_REQUIREMENT_
Every line below between the line holding "logic [19:0] l_val, l_mag;" and the line holding "mul_a = 32'(r_er);", inclusive, should be repeated exactly, and all other lines omitted.

_Collection entries_
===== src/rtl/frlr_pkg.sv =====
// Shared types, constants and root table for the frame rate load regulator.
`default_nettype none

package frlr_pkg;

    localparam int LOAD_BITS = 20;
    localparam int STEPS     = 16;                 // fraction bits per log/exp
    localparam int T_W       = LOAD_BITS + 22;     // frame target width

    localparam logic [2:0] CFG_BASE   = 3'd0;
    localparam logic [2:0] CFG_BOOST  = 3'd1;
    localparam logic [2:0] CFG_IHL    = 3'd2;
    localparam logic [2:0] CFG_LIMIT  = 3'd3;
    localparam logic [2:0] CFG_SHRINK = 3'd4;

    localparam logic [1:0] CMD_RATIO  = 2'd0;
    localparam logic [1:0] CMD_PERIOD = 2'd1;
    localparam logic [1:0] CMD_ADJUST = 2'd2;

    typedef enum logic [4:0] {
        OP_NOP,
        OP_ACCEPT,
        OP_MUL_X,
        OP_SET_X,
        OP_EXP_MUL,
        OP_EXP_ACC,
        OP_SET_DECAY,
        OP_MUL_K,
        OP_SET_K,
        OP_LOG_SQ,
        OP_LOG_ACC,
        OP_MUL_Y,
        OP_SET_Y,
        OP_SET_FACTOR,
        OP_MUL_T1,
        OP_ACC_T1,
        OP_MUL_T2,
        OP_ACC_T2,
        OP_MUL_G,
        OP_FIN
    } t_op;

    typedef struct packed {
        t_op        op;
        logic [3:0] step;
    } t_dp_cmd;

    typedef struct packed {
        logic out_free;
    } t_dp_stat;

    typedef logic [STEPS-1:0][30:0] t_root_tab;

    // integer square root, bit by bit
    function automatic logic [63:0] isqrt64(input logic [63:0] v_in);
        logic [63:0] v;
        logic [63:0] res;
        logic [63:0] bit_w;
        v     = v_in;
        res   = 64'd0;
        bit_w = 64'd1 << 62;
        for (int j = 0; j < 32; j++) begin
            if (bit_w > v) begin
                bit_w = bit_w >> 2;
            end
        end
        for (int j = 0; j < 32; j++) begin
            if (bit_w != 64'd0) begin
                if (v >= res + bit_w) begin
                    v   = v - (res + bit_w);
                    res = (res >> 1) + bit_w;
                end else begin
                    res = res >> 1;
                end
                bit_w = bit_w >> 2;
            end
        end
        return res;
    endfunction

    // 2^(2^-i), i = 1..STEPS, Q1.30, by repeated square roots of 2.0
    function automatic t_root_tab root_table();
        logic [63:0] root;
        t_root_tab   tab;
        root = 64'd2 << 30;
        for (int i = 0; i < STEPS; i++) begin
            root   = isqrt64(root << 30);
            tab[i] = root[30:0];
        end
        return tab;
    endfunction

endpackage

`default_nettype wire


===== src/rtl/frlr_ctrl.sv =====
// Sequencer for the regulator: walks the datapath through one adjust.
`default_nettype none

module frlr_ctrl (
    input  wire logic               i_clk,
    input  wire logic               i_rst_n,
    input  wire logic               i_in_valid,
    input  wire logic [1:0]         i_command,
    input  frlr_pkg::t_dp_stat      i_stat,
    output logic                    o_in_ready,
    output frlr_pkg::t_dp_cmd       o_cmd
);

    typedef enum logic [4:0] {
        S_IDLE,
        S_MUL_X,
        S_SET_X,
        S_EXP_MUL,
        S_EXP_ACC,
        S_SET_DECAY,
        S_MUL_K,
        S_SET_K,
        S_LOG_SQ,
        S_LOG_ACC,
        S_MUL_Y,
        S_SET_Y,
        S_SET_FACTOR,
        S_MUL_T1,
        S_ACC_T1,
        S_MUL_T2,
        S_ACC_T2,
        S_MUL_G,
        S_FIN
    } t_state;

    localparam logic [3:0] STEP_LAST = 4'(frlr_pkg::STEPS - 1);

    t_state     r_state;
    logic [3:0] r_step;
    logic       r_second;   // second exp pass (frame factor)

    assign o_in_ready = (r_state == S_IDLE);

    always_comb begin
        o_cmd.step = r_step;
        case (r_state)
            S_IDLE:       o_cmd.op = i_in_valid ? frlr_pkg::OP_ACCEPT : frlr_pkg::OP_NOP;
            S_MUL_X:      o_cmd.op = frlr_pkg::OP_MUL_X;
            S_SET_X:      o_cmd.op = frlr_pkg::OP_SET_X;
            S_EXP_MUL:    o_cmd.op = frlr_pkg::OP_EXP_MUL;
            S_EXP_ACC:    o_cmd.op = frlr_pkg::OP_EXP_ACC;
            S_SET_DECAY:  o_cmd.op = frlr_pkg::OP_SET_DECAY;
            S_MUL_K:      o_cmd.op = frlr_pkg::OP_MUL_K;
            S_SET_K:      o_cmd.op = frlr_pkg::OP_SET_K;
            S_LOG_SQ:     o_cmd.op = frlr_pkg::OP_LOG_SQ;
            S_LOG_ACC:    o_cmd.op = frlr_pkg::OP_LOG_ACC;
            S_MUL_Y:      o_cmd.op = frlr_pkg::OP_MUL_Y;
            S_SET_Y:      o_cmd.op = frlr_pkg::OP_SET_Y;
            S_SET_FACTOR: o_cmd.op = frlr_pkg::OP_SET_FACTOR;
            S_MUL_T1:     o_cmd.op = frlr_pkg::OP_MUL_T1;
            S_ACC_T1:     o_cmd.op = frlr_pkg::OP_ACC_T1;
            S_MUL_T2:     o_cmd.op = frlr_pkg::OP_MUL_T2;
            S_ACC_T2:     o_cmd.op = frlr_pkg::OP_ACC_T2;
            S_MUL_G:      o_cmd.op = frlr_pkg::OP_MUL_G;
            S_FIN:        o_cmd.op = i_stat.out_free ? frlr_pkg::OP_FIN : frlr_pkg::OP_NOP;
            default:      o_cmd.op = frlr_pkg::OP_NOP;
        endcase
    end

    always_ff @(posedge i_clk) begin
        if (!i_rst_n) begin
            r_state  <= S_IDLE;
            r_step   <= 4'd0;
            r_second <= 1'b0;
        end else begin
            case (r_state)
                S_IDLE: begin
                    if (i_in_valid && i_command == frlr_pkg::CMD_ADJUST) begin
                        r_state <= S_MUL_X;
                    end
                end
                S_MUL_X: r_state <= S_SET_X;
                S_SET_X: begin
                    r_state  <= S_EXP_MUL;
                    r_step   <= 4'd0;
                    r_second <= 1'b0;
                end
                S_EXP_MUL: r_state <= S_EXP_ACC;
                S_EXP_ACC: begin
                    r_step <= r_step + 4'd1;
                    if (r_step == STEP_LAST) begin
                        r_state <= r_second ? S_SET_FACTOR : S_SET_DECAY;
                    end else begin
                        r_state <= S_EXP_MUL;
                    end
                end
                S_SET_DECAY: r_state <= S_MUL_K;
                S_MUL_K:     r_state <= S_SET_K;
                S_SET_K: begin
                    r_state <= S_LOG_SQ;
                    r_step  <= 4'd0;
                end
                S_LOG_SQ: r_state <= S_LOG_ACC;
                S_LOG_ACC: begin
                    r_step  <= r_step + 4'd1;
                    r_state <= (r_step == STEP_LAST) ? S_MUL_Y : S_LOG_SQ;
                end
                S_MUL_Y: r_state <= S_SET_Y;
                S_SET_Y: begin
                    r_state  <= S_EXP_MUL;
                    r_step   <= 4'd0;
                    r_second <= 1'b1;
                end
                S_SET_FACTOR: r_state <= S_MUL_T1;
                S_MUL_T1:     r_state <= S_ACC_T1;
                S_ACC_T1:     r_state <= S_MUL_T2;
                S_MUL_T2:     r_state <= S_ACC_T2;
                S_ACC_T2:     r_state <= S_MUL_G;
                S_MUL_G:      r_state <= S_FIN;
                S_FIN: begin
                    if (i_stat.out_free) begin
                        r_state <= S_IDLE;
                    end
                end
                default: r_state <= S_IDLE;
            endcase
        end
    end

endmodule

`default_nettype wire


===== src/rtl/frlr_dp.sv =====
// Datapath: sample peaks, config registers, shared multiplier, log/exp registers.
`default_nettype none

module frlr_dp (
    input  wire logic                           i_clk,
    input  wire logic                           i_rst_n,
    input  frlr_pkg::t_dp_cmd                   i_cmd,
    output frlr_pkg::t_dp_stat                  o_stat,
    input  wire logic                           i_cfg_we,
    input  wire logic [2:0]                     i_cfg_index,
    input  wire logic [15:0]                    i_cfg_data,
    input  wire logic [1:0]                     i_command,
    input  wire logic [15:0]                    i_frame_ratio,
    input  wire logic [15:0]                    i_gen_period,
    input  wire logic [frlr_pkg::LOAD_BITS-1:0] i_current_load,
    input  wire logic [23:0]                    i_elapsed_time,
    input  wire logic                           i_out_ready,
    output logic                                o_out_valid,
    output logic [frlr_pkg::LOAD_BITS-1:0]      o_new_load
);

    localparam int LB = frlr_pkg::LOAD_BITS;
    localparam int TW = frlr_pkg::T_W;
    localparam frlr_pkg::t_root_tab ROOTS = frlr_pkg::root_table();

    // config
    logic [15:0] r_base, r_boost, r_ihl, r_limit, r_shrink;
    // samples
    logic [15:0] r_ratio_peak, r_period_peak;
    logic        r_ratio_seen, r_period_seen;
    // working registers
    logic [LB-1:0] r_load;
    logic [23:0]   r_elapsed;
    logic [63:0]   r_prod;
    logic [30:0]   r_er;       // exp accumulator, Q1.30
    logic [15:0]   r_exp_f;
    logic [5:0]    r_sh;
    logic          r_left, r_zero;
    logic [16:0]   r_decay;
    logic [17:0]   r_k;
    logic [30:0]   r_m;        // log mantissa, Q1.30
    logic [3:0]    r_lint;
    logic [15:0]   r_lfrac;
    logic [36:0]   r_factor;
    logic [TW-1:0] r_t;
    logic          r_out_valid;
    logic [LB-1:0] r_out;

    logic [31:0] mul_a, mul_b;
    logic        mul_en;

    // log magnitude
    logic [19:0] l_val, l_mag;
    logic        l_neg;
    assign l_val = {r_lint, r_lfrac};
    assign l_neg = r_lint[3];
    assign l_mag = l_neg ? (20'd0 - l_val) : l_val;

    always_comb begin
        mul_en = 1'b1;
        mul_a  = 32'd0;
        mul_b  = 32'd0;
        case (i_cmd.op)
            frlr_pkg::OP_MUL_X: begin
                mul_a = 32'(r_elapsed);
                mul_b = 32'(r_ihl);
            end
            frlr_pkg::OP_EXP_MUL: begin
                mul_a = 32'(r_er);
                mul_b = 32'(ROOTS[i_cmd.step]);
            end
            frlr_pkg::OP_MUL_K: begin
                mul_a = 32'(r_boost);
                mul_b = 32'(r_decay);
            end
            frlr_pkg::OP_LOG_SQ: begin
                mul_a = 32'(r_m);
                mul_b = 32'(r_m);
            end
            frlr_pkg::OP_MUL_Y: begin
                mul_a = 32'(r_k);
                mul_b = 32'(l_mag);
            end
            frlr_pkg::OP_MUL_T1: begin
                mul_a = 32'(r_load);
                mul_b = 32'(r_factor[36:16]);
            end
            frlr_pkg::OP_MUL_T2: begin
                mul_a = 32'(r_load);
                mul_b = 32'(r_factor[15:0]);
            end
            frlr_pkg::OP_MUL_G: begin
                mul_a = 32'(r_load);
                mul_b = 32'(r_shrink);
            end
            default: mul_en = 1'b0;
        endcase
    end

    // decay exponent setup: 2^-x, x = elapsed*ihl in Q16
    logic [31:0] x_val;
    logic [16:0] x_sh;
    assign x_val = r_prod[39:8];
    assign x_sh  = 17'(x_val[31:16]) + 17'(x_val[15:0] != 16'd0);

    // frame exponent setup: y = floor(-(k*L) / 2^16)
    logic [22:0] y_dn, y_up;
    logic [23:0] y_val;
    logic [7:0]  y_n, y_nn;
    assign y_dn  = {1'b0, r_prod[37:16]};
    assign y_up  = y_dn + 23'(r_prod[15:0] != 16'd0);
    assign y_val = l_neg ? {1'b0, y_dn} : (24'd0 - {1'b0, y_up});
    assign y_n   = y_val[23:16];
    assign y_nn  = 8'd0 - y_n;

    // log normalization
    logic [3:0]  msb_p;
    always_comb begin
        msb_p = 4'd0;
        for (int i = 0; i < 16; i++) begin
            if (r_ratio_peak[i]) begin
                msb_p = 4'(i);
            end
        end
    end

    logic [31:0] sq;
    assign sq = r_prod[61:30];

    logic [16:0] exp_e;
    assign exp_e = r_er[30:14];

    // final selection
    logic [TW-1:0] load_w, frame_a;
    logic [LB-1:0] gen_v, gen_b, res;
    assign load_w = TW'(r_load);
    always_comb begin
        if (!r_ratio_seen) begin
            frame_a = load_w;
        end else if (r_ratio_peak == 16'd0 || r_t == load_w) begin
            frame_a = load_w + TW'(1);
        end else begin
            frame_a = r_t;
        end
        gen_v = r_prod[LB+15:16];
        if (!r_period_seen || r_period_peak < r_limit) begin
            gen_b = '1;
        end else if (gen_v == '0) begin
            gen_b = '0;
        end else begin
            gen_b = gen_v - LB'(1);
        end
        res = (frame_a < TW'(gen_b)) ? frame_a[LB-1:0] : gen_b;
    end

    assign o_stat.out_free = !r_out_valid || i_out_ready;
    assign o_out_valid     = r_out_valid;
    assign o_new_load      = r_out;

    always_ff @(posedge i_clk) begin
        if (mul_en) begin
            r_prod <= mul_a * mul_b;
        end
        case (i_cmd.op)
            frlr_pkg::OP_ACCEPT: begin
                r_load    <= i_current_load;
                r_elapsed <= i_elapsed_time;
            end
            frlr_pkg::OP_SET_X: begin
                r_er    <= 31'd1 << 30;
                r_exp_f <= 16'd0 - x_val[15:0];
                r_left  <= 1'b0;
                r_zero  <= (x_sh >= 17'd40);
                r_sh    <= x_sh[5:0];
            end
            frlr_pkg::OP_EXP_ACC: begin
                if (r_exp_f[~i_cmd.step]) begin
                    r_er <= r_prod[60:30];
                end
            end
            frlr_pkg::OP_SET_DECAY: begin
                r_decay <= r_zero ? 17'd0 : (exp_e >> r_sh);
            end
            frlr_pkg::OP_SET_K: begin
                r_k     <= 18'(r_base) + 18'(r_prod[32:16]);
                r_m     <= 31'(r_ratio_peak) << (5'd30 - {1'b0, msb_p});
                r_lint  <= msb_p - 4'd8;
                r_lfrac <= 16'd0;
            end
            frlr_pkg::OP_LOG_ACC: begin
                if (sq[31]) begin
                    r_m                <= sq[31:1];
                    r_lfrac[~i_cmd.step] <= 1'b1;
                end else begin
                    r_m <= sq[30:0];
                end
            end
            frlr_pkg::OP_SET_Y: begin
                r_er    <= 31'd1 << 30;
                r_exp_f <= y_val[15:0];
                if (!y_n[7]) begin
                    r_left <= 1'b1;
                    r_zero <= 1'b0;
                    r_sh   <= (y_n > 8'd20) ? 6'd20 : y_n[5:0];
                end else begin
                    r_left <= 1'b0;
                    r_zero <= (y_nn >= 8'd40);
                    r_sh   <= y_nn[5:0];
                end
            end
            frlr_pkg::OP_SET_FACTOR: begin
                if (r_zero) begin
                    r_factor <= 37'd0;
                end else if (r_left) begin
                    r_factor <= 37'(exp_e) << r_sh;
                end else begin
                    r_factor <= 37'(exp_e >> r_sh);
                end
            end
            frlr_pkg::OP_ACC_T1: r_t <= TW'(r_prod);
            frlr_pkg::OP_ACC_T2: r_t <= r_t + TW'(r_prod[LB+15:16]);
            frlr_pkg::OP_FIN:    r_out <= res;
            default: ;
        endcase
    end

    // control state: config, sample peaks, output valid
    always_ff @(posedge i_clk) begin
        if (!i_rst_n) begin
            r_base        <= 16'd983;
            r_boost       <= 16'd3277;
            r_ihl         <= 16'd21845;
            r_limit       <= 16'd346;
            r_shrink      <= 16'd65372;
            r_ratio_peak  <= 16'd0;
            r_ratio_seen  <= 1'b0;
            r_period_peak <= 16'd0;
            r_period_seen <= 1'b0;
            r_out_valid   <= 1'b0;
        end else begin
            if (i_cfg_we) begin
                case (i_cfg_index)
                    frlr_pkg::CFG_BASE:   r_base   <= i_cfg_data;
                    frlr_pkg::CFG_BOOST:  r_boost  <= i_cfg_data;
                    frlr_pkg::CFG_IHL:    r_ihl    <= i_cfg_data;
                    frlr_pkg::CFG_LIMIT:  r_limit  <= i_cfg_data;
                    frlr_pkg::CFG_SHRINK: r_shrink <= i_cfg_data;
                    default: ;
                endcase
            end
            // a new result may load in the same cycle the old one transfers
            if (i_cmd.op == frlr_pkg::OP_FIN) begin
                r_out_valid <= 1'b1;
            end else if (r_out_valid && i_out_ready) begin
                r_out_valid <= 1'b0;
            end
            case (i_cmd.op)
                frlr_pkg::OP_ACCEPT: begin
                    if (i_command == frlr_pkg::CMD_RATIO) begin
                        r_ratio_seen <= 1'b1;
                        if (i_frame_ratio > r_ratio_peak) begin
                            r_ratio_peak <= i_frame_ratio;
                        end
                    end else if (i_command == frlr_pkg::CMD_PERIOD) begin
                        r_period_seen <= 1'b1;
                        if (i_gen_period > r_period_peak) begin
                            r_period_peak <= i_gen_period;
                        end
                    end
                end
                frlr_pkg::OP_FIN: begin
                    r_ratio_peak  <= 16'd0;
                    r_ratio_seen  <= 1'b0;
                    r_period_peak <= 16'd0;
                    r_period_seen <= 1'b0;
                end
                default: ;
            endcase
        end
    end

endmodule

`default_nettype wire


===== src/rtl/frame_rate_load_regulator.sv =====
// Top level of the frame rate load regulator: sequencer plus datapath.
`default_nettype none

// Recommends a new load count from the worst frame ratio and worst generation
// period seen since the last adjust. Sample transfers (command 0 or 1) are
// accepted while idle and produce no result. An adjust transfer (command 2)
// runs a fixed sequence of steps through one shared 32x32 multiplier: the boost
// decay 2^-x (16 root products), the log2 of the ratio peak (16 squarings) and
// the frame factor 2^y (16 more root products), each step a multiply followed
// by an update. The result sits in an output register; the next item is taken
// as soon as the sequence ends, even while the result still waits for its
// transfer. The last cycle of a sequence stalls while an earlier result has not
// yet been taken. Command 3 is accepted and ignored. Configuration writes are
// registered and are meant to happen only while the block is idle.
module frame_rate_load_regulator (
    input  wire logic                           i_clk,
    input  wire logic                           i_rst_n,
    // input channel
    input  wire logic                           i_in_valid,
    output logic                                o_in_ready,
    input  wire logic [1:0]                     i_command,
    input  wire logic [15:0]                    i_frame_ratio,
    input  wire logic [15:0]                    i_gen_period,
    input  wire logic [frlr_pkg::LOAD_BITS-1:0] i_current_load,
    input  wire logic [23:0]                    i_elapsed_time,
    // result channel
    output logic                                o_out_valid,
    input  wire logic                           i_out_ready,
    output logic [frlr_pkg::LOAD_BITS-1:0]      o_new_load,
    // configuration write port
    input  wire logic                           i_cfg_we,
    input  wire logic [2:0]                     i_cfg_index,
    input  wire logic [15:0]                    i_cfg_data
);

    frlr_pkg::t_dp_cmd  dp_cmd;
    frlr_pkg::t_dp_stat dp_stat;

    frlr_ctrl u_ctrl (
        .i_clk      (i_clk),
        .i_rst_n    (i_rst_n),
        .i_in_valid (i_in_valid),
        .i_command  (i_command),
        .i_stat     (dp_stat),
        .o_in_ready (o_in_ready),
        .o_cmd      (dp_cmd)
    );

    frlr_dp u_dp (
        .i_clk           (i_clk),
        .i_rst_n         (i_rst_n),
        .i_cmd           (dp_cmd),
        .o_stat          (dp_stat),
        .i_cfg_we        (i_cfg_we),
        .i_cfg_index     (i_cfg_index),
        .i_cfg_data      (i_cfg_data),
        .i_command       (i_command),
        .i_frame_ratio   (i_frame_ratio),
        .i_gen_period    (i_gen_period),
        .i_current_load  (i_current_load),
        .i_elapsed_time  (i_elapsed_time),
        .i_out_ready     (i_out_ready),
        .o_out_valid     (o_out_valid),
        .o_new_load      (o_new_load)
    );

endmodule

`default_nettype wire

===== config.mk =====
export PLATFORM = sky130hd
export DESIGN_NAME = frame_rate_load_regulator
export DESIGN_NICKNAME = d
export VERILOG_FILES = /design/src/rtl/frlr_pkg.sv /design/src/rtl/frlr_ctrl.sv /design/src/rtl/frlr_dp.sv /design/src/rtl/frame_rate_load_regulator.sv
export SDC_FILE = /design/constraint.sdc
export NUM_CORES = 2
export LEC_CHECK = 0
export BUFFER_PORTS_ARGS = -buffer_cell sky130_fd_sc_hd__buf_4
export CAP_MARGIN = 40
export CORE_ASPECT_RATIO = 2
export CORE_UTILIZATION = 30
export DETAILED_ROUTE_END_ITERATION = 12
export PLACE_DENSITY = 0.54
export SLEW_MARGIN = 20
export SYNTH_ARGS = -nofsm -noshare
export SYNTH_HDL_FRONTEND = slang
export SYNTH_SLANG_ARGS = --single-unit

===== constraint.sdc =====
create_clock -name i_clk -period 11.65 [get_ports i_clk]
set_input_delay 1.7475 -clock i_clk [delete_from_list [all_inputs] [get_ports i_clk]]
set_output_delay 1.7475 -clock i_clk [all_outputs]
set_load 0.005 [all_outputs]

_EXERCISE RESPONSE_
    logic [19:0] l_val, l_mag;
    logic        l_neg;
    assign l_val = {r_lint, r_lfrac};
    assign l_neg = r_lint[3];
    assign l_mag = l_neg ? (20'd0 - l_val) : l_val;

    always_comb begin
        mul_en = 1'b1;
        mul_a  = 32'd0;
        mul_b  = 32'd0;
        case (i_cmd.op)
            frlr_pkg::OP_MUL_X: begin
                mul_a = 32'(r_elapsed);
                mul_b = 32'(r_ihl);
            end
            frlr_pkg::OP_EXP_MUL: begin
                mul_a = 32'(r_er);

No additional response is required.